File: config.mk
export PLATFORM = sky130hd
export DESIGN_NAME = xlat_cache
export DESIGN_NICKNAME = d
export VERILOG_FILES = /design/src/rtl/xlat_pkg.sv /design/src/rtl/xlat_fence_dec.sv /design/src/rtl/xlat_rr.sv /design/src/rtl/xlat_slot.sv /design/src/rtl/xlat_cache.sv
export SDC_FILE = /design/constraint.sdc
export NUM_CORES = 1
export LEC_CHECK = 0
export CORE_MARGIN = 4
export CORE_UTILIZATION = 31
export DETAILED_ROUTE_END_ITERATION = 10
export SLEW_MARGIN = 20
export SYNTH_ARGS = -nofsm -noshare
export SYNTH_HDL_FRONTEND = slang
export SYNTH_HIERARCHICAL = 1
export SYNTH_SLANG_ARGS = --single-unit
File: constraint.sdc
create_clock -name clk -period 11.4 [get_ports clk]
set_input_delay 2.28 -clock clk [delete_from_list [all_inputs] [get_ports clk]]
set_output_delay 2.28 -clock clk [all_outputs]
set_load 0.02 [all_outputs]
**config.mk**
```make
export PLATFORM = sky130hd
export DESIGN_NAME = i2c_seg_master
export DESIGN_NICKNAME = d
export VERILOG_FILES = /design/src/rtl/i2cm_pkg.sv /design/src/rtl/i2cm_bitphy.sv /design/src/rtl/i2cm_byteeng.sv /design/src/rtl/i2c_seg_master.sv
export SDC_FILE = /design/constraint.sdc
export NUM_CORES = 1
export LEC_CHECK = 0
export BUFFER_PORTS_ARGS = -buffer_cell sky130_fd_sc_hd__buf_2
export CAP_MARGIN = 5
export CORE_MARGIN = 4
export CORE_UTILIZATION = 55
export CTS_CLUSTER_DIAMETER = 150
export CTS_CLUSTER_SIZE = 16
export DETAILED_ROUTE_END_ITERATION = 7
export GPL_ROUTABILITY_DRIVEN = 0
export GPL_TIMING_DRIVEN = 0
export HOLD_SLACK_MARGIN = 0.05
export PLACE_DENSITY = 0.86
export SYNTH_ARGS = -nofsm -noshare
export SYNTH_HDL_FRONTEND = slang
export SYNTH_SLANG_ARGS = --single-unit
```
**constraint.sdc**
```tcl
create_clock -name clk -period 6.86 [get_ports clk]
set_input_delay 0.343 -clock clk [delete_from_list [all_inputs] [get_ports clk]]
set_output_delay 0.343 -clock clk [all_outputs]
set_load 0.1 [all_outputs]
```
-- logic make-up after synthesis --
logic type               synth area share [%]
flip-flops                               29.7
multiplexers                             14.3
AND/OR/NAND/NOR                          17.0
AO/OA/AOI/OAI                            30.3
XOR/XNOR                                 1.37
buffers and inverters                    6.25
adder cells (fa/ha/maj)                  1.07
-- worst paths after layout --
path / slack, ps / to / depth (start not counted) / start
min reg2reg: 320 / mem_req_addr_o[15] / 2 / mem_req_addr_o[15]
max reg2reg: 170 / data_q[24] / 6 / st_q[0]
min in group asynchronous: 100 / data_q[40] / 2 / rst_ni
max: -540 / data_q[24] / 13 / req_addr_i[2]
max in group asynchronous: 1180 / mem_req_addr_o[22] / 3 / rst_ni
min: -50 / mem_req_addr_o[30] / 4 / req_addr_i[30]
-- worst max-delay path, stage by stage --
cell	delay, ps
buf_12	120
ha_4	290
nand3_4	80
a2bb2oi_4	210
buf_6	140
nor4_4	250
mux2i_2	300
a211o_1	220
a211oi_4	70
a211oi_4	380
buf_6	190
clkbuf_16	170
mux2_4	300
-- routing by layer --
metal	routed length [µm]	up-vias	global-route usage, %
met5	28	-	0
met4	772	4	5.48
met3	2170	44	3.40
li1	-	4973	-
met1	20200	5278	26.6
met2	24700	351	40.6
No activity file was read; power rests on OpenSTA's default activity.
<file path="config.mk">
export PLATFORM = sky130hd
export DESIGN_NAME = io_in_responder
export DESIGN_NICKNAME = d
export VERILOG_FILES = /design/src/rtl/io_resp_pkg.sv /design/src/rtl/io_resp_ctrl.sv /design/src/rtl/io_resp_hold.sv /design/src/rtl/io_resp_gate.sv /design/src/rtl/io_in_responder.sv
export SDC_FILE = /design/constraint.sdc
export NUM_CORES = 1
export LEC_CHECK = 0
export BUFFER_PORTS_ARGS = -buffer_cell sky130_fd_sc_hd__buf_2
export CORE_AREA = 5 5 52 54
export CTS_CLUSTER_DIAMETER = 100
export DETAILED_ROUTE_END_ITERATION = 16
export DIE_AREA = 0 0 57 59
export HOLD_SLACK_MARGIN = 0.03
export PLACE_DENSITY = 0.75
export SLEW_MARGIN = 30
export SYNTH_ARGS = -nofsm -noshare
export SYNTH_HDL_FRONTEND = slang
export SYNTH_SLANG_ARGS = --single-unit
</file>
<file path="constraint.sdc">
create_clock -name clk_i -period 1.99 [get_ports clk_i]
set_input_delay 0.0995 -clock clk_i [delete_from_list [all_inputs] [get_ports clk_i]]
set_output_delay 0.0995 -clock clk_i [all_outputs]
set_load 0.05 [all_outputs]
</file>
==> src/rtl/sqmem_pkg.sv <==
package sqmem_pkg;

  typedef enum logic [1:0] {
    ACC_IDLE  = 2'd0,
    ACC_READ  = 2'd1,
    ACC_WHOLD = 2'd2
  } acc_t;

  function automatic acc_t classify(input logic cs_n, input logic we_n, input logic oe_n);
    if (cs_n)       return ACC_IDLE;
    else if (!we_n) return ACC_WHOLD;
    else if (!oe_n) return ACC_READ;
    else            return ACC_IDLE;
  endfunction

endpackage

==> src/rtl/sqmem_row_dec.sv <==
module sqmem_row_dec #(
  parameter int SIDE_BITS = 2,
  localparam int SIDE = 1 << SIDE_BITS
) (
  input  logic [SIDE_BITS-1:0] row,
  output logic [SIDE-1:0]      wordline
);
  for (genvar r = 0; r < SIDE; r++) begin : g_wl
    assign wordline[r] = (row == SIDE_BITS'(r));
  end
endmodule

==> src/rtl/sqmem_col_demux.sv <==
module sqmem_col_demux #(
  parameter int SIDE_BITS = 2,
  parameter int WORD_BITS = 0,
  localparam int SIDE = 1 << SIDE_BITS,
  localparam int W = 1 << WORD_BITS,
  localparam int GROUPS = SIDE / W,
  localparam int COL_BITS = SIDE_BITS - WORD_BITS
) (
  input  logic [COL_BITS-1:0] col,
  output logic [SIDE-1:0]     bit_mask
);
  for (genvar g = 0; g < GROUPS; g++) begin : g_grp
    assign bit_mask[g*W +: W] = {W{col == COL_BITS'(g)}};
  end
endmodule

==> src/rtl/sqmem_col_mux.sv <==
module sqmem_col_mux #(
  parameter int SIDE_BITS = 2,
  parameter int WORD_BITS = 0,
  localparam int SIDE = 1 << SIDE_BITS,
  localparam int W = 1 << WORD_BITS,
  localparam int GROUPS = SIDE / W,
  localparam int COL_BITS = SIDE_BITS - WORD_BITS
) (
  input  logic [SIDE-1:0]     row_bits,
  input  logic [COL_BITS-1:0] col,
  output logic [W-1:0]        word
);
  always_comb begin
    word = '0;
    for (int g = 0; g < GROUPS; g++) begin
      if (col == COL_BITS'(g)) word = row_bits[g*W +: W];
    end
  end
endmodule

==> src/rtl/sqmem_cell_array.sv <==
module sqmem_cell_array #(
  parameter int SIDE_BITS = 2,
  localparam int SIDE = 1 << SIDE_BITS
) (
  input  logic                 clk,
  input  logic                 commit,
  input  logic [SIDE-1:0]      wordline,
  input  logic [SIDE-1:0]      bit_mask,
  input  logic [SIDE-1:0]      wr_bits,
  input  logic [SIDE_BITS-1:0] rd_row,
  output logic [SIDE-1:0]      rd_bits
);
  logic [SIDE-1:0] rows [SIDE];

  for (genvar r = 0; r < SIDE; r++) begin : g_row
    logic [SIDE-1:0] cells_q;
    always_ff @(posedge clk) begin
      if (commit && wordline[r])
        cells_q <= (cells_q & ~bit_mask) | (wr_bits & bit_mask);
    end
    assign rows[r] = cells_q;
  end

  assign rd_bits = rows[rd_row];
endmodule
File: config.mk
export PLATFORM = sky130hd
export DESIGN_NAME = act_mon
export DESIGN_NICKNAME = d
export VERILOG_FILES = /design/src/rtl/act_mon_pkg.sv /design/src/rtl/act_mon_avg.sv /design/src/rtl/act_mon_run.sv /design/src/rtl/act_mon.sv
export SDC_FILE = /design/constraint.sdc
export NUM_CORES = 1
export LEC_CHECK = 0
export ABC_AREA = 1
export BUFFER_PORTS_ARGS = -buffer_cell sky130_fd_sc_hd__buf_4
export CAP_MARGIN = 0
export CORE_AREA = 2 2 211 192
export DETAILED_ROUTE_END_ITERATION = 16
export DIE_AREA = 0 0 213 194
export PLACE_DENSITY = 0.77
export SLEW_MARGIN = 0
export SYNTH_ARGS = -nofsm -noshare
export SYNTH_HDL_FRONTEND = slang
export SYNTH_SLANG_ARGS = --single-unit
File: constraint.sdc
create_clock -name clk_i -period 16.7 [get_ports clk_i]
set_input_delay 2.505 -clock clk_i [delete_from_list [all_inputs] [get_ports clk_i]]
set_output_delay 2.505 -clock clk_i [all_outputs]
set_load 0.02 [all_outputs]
━━━━━━━━━━━━━━━━
**What you will do**.
The answer must be a single number: the count of lines in the listing that hold the string "worst".

**Solution below**.
2